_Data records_
════════════════════

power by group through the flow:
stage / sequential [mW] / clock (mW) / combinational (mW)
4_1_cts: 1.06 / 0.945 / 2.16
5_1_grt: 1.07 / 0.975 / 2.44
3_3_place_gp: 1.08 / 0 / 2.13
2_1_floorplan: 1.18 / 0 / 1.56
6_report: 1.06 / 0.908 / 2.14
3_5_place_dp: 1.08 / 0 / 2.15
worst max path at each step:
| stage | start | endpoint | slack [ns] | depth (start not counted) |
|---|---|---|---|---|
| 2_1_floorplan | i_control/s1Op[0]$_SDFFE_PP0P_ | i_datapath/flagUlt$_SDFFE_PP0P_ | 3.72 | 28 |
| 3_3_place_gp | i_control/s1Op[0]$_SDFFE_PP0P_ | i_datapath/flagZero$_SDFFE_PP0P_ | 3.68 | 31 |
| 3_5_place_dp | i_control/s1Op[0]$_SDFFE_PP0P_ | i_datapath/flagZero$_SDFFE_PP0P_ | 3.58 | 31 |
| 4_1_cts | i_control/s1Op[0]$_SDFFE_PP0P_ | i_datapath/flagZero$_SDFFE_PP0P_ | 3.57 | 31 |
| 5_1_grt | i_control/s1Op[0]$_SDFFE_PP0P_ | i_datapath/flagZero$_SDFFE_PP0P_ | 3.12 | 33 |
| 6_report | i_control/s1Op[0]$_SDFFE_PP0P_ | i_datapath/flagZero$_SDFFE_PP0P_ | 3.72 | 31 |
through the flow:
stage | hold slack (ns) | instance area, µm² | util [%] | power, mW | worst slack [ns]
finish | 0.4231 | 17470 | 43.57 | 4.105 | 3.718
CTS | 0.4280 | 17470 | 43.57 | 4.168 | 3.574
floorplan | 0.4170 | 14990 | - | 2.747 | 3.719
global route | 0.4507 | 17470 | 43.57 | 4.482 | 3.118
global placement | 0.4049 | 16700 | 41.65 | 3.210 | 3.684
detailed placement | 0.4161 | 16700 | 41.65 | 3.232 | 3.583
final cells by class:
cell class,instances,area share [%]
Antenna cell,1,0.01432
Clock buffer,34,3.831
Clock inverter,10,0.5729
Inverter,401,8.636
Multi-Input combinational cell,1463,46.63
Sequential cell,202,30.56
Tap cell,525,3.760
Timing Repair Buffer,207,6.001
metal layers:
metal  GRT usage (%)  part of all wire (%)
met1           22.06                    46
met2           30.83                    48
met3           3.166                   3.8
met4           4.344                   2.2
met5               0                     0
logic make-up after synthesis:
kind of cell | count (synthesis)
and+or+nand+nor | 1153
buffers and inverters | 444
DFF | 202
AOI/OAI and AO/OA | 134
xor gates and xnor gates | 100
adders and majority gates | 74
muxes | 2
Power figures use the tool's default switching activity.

════════════════════

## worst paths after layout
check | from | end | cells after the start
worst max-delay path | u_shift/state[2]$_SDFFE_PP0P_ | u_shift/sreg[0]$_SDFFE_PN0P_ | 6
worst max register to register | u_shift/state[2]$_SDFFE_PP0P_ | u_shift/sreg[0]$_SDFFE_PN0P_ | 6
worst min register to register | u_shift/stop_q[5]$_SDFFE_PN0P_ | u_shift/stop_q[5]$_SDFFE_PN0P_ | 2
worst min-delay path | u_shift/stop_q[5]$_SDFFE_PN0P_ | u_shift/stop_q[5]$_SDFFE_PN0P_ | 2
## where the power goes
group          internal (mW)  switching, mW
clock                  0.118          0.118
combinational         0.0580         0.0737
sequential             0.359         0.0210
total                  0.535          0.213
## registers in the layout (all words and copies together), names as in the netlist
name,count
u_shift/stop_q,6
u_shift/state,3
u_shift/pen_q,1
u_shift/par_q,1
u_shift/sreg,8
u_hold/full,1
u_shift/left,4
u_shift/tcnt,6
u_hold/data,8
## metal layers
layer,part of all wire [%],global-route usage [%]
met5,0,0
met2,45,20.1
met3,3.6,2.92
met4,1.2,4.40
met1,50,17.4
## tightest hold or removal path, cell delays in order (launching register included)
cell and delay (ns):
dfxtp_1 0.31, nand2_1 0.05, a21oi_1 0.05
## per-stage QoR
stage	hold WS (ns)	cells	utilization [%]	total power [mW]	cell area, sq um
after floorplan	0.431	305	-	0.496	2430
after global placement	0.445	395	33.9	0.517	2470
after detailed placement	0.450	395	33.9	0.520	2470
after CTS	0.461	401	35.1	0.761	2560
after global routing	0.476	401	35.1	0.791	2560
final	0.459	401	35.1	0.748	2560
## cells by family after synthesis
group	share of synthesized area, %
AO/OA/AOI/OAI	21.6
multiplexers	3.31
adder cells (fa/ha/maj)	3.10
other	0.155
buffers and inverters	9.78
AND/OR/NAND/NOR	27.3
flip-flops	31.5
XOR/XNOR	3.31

════════════════════

_ACTION ITEM_
Show me all lines in the records that contain "part".

_ANSWER_
metal  GRT usage (%)  part of all wire (%)
layer,part of all wire [%],global-route usage [%]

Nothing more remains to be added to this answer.